What is being asked
What is the number of lines below that hold "valid"? Answer with that number only.

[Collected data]
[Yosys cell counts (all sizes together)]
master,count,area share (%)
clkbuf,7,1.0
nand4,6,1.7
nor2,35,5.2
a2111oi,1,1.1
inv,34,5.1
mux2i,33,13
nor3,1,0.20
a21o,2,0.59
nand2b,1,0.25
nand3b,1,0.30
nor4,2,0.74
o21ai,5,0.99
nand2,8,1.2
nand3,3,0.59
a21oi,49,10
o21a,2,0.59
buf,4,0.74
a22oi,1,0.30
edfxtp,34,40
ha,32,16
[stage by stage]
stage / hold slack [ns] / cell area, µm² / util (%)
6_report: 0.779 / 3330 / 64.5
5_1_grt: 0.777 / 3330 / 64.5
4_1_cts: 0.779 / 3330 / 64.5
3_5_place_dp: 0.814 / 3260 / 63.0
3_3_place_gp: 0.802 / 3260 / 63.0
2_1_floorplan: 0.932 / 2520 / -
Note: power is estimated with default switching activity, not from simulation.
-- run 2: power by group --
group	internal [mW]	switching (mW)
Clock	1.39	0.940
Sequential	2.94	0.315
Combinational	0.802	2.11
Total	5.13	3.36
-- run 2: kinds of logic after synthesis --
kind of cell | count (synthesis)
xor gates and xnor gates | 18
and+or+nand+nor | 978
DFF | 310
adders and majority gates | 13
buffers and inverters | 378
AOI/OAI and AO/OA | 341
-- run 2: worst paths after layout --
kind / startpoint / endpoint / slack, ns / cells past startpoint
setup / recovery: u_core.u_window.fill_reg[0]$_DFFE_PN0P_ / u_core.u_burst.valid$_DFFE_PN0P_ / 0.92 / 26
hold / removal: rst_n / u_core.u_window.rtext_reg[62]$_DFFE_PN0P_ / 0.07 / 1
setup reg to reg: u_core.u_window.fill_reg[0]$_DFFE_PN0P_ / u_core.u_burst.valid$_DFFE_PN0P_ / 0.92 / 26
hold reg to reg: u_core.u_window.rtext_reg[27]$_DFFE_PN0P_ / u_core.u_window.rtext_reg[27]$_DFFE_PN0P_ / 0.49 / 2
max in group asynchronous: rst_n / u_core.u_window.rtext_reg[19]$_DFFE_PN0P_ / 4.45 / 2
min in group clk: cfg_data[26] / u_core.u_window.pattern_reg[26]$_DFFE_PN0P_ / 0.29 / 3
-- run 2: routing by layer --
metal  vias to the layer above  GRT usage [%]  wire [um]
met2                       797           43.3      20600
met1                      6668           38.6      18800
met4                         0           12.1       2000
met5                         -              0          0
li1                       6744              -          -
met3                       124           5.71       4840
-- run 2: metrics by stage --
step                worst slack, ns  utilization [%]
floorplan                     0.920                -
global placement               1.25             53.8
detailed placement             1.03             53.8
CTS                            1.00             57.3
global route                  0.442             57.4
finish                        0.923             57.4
$ cat config.mk
export PLATFORM = sky130hd
export DESIGN_NAME = elr_gain
export DESIGN_NICKNAME = d
export VERILOG_FILES = /design/src/hdl/elr_pkg.sv /design/src/hdl/elr_gain.sv
export SDC_FILE = /design/constraint.sdc
export NUM_CORES = 1
export LEC_CHECK = 0
export BUFFER_PORTS_ARGS = -buffer_cell sky130_fd_sc_hd__buf_4
export CAP_MARGIN = 40
export CELL_PAD_IN_SITES_DETAIL_PLACEMENT = 1
export CELL_PAD_IN_SITES_GLOBAL_PLACEMENT = 1
export CORE_ASPECT_RATIO = 1.1
export CORE_UTILIZATION = 51
export DETAILED_ROUTE_END_ITERATION = 7
export PLACE_DENSITY_LB_ADDON = 0.15
export SETUP_SLACK_MARGIN = 0.5
export SLEW_MARGIN = 40
export SYNTH_ARGS = -nofsm -noshare
export SYNTH_HDL_FRONTEND = slang
export SYNTH_SLANG_ARGS = --single-unit
export TNS_END_PERCENT = 5
$ cat constraint.sdc
create_clock -name clk -period 6.15 [get_ports clk]
set_input_delay 0.3075 -clock clk [delete_from_list [all_inputs] [get_ports clk]]
set_output_delay 0.3075 -clock clk [all_outputs]
set_load 0.05 [all_outputs]
$ cat src/hdl/elr_pkg.sv
`timescale 1ns / 1ps
`default_nettype none

package elr_pkg;

  localparam int CfgIdxW  = 3;
  localparam int CfgDataW = 24;

  // Register indexes of the configuration port.
  localparam logic [CfgIdxW-1:0] REG_OUTER_CENTER = 3'd0;
  localparam logic [CfgIdxW-1:0] REG_OUTER_RADII  = 3'd1;
  localparam logic [CfgIdxW-1:0] REG_INNER_CENTER = 3'd2;
  localparam logic [CfgIdxW-1:0] REG_INNER_RADII  = 3'd3;
  localparam logic [CfgIdxW-1:0] REG_RED_DELTA    = 3'd4;
  localparam logic [CfgIdxW-1:0] REG_GREEN_DELTA  = 3'd5;
  localparam logic [CfgIdxW-1:0] REG_BLUE_DELTA   = 3'd6;
  localparam logic [CfgIdxW-1:0] REG_STRENGTH     = 3'd7;

  localparam logic [7:0] STRENGTH_RESET = 8'd100;

  // Division by 100 as a multiply by ceil(2^23/100); exact for products below 91180.
  localparam int          RecipShift = 23;
  localparam logic [16:0] RECIP_100  = 17'd83887;

  typedef struct packed {
    logic signed [11:0] cx;
    logic signed [11:0] cy;
    logic [10:0]        rx;
    logic [10:0]        ry;
  } ellipse_t;

  typedef struct packed {
    logic [7:0] lift;
    logic [7:0] drop;
  } light_t;

endpackage

`default_nettype wire

$ cat src/hdl/elr_gain.sv
`timescale 1ns / 1ps
`default_nettype none

// Turns a signed channel delta and the strength into a lift and a drop, both
// clamped to 255. Three register stages. The user must hold inputs static while pixels flow (not enforced).
module elr_gain (
  input  wire logic              clk,
  input  wire logic signed [8:0] delta,
  input  wire logic [7:0]        strength,
  output elr_pkg::light_t        light
);

  logic [8:0]  mag;
  logic [16:0] prod;
  logic        neg1;
  logic [33:0] scaled;
  logic [10:0] quot;
  logic        neg2;

  // A delta of -256 gives a magnitude of 256, which the unsigned view keeps.
  assign mag    = delta[8] ? 9'(-delta) : delta[8:0];
  assign scaled = {17'b0, prod} * {17'b0, elr_pkg::RECIP_100};

  always_ff @(posedge clk) begin
    prod <= {8'b0, mag} * {9'b0, strength};
    neg1 <= delta[8];
    quot <= scaled[elr_pkg::RecipShift +: 11];
    neg2 <= neg1;
    if (neg2) begin
      light.lift <= 8'd0;
      light.drop <= (quot > 11'd255) ? 8'hFF : quot[7:0];
    end else begin
      light.lift <= (quot > 11'd255) ? 8'hFF : quot[7:0];
      light.drop <= 8'd0;
    end
  end

endmodule

`default_nettype wire

**Word level (Yosys, flattened, before mapping)**

Index checks and enable logic that the tools add are counted.

- Register bits after elaboration: 46
- Input bits: 18
- Output and inout bits: 16
- Word-level logic and storage cells: 12

- Add/sub/neg operators: 1
- Multiply operators: 2
- Magnitude comparators: 1
- Multiplexer cells: 2

Operator list:

| cell | number |
|---|---|
| $mul A17 B17 Y34 const B | 1 |
| $mul A9 B8 Y17 | 1 |
| $gt A11 B8 Y1 const B | 1 |
| $mux W9 | 1 |
| $neg A9 Y9 | 1 |
| $mux W8 | 1 |

**Logic depth before layout (Yosys ltp)**

- Depth after elaboration: 3
- Depth in mapped cells: 21
- Depth with buffers taken out: 21

**Worst setup path after synthesis**

Ideal clock, no wire load.

- Path type: register to register
- From: reg prod[15]
- To: reg quot[7]
- Arrival: 5313 ps
- Data required time: 6030 ps
- Setup slack: 718 ps
- Cell stages (with the launch flop): 20
- Path buffers: 0
- Clock period less this slack: 5432 ps
- Path through: dfxtp_1 -> inv_1 -> ha_1 -> fa_1 -> inv_1 -> fa_1 -> fa_1 -> fa_1 -> inv_1 -> fa_1 -> inv_1 -> ha_1 -> o21a_1 -> o2111ai_1 -> a31oi_1 -> o31a_1 -> nor4_2 -> o21ai_2 -> a211oi_2 -> nor2_1

- Word-level cells in the longest chain between the ends: 1

Ends and longest elaborated chain:

| what | line | source |
|---|---|---|
| from (decl) | elr_gain.sv:14 | `logic [16:0] prod;` |
| from (signal assigned) | elr_gain.sv:25 | `prod <= {8'b0, mag} * {9'b0, strength};` |
| $mul A17 B17 Y34 | elr_gain.sv:22 | `assign scaled = {17'b0, prod} * {17'b0, elr_pkg::RECIP_100};` |
| net scaled[30] | elr_gain.sv:16 | `logic [33:0] scaled;` |
| to (signal assigned) | elr_gain.sv:27 | `quot <= scaled[elr_pkg::RecipShift +: 11];` |
| to (decl) | elr_gain.sv:17 | `logic [10:0] quot;` |

The timed path passes the listed nets, and every way through them passes these cells.
A chain may end at the register's enable or synchronous reset.

**Worst setup path after layout**

- From: reg prod[4]
- To: reg quot[8]

The elaborated chain is that of the path after synthesis.

==> run_results.csv <==
group,metric,value,unit
synth,syn-num-nets,1383,
worst_setup_path,required,6.39,ns
synth,synth_area_leader_cell,"fa_1",
timing,setup_viol,0,
timing,slew_violations,0,
worst_setup_path,critPathLaunchType,"flip-flop",
final_layout,final_common_cell,"inv_1",
synth,yosys.area_share.simple,0.0960,
synth,synth_adder_area_share,0.593,
die,initial_core_util,0.520,
drt,viasPerCell,5.03,
die,core.rowCount,52,
die,fp.dieW,133,um
worst_setup_path,cp_max_fo,5,
global_route,antenna_found_initial,0,
timing,rsz0062_at_grt,"yes",
synth,synth_top_family_by_area,"adder cells",
timing,worst_pin_slew,0.721,ns
cts,htree_levels,2,
synth,yosysWarnings,0,
final_layout,drive_gt1_frac,0.0890,
status,status,"finished, final reports clean",
final_layout,diodes,0,
drt,wl_per_cell,16.4,um
timing,whs,0.233,ns
timing,period_needed,5.51,ns
place,port_buffers,33,
drt,vias,6595,
drt,ant_nets,0,
cts,cts_tree,"yes",
global_route,grt_pass1_vias,7252,
synth,synth-seq-area-share,0.0963,
worst_setup_path,cp-end-kind,"flip-flop",
timing,max_clock_freq,0.182,GHz
final_layout,finish.instance_area,10500,um^2
job,drv_cap,0,
cts,root_buffer,"clkbuf_16",
synth,synthMuxAreaShare,0.00105,
global_route,grt_pass1_wl,36200,um
synth,netlist_instances,1010,
timing,slew_headroom,0.515,
timing,setup_ws,0.641,ns
synth,synth_seq_cells,46,
drt,drt-initial-drc-count,177,
worst_setup_path,criticalPathCategory,"flip-flop to flip-flop",
synth,synth_compound_area_frac,0.0593,
timing,hold_viol,0,
final_layout,synthToLayoutAreaGrowth,9.86,%
timing,clock-skew-final,0.0130,ns
global_route,grt-ovfl-total,0,
place,post-place-ws,0.228,ns
timing,setup_total_negative_slack,0,ns
synth,synth.avg_cell_area,9.47,um^2
place,postPlaceCellArea,10200,um^2
cts,hold_buffers,0,
min_path,holdCritPathClass,"input port to flip-flop",
die,die_y,146,um
synth,synth_area_leaders,"fa_1 (34%), ha_1 (25%), inv_1 (12%)",
drt,drc,0,
global_route,grt_max_degree,18,
cts,cts_made_buffers,5,
final_layout,fillCellCount,2141,
cts,path_clk_slew,0.08,ns
drt,drt_first_pass_iters,4,
timing,min_period_over_period,0.896,
synth,netlist.area_leader.share,0.343,
cts,ctsLongestPathBuffers,2,
worst_setup_path,max_stage_delay,0.55,ns
drt,finalWirelength,21500,um
cts,cts.sinks,46,
final_layout,most-common-layout-cells,"inv_1 (313), ha_1 (187), fa_1 (163)",
worst_setup_path,arrival,5.75,ns
synth,synthXorXnorAreaFrac,0.0284,
worst_setup_path,regToRegSetupSlack,0.64,ns
place,hpwl,19200,um
synth,synth_cell_type_count,43,
worst_setup_path,cp_slowest_cell,"fa_1",
worst_setup_path,path_common_cell,"fa_1",
die,dieArea,19300,um^2
synth,synth_area,9570,um^2
global_route,track_usage,0.241,
place,gp_congestion,0.805,
die,io_pins,34,
worst_setup_path,path_cells,"clkinvlp_4 -> fa_1 -> inv_1 -> ha_2 -> inv_2 -> fa_1 -> fa_1 -> inv_1 -> fa_1 -> inv_1 -> fa_1 -> inv_1 -> ha_4 -> a211o_1 -> o211ai_2 -> a31oi_1 -> o31a_1 -> o41ai_2 -> a31oi_1 -> nor2_1 -> xnor2_1",
die,core_area,18400,um^2
cts,clk_latency,0.31,ns
final_layout,fin_nets,1439,
==> metrics by stage <==
step / instances / util
2_1_floorplan: 1010 / -
3_3_place_gp: 1296 / 0.555
3_5_place_dp: 1296 / 0.555
4_1_cts: 1304 / 0.564
5_1_grt: 1310 / 0.571
6_report: 1310 / 0.571
==> what timing repair did <==
item / CTS / global route
resized for setup: 10 / 18
endpoints found under the setup margin: 5 / 9
pin swaps: 2 / 13
buffers inserted: 0 / 6
endpoints found under the hold margin: 0 / 0
==> synth_stat cells <==
master,count
o2111ai_1,1
a31oi_1,7
o41ai_2,2
clkbuf_1,5
nor4_1,2
o41ai_1,1
a211o_1,1
a211oi_2,1
xor2_1,8
o31a_1,1
a21o_1,6
a41oi_1,1
a31o_2,1
nor4b_2,1
inv_1,316
and2_1,25
o21a_1,5
o211ai_1,1
nand4_1,4
and3_1,5
o211ai_2,1
nand3_1,4
o21ai_2,1
a21o_2,2
o21bai_1,5
nor4_2,1
or3_1,3
o21ai_0,15
nor2b_1,45
a21oi_1,29
o31ai_1,3
ha_1,191
nor3_1,6
nand2b_1,12
nor2_1,32
o221a_2,1
or4_1,2
xnor2_1,23
mux2i_1,1
o21ai_1,1
nand2_1,28
fa_1,164
dfxtp_1,46
==> state kept, by name, indices dropped and copies added (netlist names) <==
name   count
prod      17
light     16
quot      11
neg1       1
neg2       1
==> per-layer routing <==
layer / vias up / wire length, um / track usage
met5: - / 0 / 0
met3: 14 / 308 / 0.0223
met4: 0 / 393 / 0.0592
li1: 3186 / - / -
met2: 38 / 11300 / 0.430
met1: 3357 / 9450 / 0.315
==> final cells by class <==
| class | instances | area, um^2 | area share |
|---|---|---|---|
| Clock buffer | 5 | 125 | 0.0119 |
| Clock inverter | 3 | 28.8 | 0.00274 |
| Inverter | 316 | 1190 | 0.113 |
| Multi-Input combinational cell | 643 | 7510 | 0.715 |
| Sequential cell | 46 | 943 | 0.0898 |
| Tap cell | 243 | 304 | 0.0289 |
| Timing Repair Buffer | 54 | 405 | 0.0386 |
==> cell families after synthesis <==
| logic type | count (synthesis) |
|---|---|
| compound gates | 86 |
| xor+xnor | 31 |
| fa+ha+maj | 355 |
| buf+inv | 321 |
| flops | 46 |
| mux | 1 |
| simple gates | 170 |
==> final timing paths <==
path                  from  depth (start not counted)  endpoint
setup reg to reg   prod[4]                         21   quot[8]
hold reg to reg       neg1                          0      neg2
hold / removal    delta[8]                          1      neg1
setup / recovery   prod[4]                         21   quot[8]
==> critical path: cells and delay by family, from the launching register on <==
kind	cells	cell delay, ns
and+or+nand+nor	1	0.16
AOI/OAI and AO/OA	6	1.29
xor gates and xnor gates	1	0.12
adders and majority gates	7	3.01
DFF	1	0.40
buffers and inverters	6	0.45
Power is not shown: default switching activity piles up to over one toggle a cycle in this logic, so the estimate is an artifact.
$ cat config.mk
export PLATFORM = sky130hd
export DESIGN_NAME = elr_span
export DESIGN_NICKNAME = d
export VERILOG_FILES = /design/src/hdl/elr_pkg.sv /design/src/hdl/elr_span.sv
export SDC_FILE = /design/constraint.sdc
export NUM_CORES = 2
export LEC_CHECK = 0
export ABC_AREA = 1
export BUFFER_PORTS_ARGS = -buffer_cell sky130_fd_sc_hd__buf_2
export CAP_MARGIN = 5
export CELL_PAD_IN_SITES_DETAIL_PLACEMENT = 1
export CELL_PAD_IN_SITES_GLOBAL_PLACEMENT = 1
export CORE_ASPECT_RATIO = 1.5
export CORE_MARGIN = 4
export CORE_UTILIZATION = 51
export DETAILED_ROUTE_END_ITERATION = 10
export GPL_ROUTABILITY_DRIVEN = 0
export PLACE_DENSITY_LB_ADDON = 0.05
export SYNTH_ARGS = -nofsm -noshare
export SYNTH_HDL_FRONTEND = slang
export SYNTH_SLANG_ARGS = --single-unit
$ cat constraint.sdc
create_clock -name clk -period 7.6 [get_ports clk]
set_clock_uncertainty 0.1 [all_clocks]
set_input_delay 0.76 -clock clk [delete_from_list [all_inputs] [get_ports clk]]
set_output_delay 0.76 -clock clk [all_outputs]
set_load 0.01 [all_outputs]
$ cat src/hdl/elr_pkg.sv
`timescale 1ns / 1ps
`default_nettype none

package elr_pkg;

  localparam int CfgIdxW  = 3;
  localparam int CfgDataW = 24;

  // Register indexes of the configuration port.
  localparam logic [CfgIdxW-1:0] REG_OUTER_CENTER = 3'd0;
  localparam logic [CfgIdxW-1:0] REG_OUTER_RADII  = 3'd1;
  localparam logic [CfgIdxW-1:0] REG_INNER_CENTER = 3'd2;
  localparam logic [CfgIdxW-1:0] REG_INNER_RADII  = 3'd3;
  localparam logic [CfgIdxW-1:0] REG_RED_DELTA    = 3'd4;
  localparam logic [CfgIdxW-1:0] REG_GREEN_DELTA  = 3'd5;
  localparam logic [CfgIdxW-1:0] REG_BLUE_DELTA   = 3'd6;
  localparam logic [CfgIdxW-1:0] REG_STRENGTH     = 3'd7;

  localparam logic [7:0] STRENGTH_RESET = 8'd100;

  // Division by 100 as a multiply by ceil(2^23/100); exact for products below 91180.
  localparam int          RecipShift = 23;
  localparam logic [16:0] RECIP_100  = 17'd83887;

  typedef struct packed {
    logic signed [11:0] cx;
    logic signed [11:0] cy;
    logic [10:0]        rx;
    logic [10:0]        ry;
  } ellipse_t;

  typedef struct packed {
    logic [7:0] lift;
    logic [7:0] drop;
  } light_t;

endpackage

`default_nettype wire

$ cat src/hdl/elr_span.sv
`timescale 1ns / 1ps
`default_nettype none

// Five-stage test of whether a pixel lies in the row span of one ellipse:
// |dy| <= ry, and either dx == 0 or (2|dx|-1)^2 * ry^2 <= 4 * rx^2 * (ry^2 - dy^2).
module elr_span (
  input  wire logic              clk,
  input  wire logic [9:0]        pix_x,
  input  wire logic [9:0]        pix_y,
  input  wire elr_pkg::ellipse_t geom,
  output logic                   hit
);

  logic signed [12:0] dx_s;
  logic signed [12:0] dy_s;
  logic [11:0]        adx;
  logic [11:0]        ady;

  logic [12:0]        t;
  logic [25:0]        t2;
  logic [23:0]        dy2;
  logic [21:0]        rx2;
  logic [21:0]        ry2;
  logic               dy_out2;
  logic               dx_zero2;

  logic [25:0]        t2_3;
  logic [21:0]        rx2_3;
  logic [21:0]        ry2_3;
  logic [21:0]        diff3;
  logic               dy_out3;
  logic               dx_zero3;

  logic [47:0]        lhs4;
  logic [43:0]        rhs4;
  logic               dy_out4;
  logic               dx_zero4;

  assign dx_s = $signed({3'b0, pix_x}) - $signed({geom.cx[11], geom.cx});
  assign dy_s = $signed({3'b0, pix_y}) - $signed({geom.cy[11], geom.cy});
  assign t    = {adx, 1'b0} - 13'd1;

  always_ff @(posedge clk) begin
    // Stage 1: absolute offsets from the center.
    adx <= dx_s[12] ? 12'(-dx_s) : dx_s[11:0];
    ady <= dy_s[12] ? 12'(-dy_s) : dy_s[11:0];

    // Stage 2: squares.
    t2       <= {13'b0, t} * {13'b0, t};
    dy2      <= {12'b0, ady} * {12'b0, ady};
    rx2      <= {11'b0, geom.rx} * {11'b0, geom.rx};
    ry2      <= {11'b0, geom.ry} * {11'b0, geom.ry};
    dy_out2  <= ady > {1'b0, geom.ry};
    dx_zero2 <= adx == 12'd0;

    // Stage 3: vertical room left in this row. Only used when dy <= ry.
    t2_3     <= t2;
    rx2_3    <= rx2;
    ry2_3    <= ry2;
    diff3    <= dy_out2 ? 22'd0 : ry2 - dy2[21:0];
    dy_out3  <= dy_out2;
    dx_zero3 <= dx_zero2;

    // Stage 4: the two sides of the span test.
    lhs4     <= {22'b0, t2_3} * {26'b0, ry2_3};
    rhs4     <= {22'b0, rx2_3} * {22'b0, diff3};
    dy_out4  <= dy_out3;
    dx_zero4 <= dx_zero3;

    // Stage 5: compare.
    hit <= !dy_out4 && (dx_zero4 || (lhs4 <= {2'b0, rhs4, 2'b0}));
  end

endmodule

`default_nettype wire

Completed exercise
2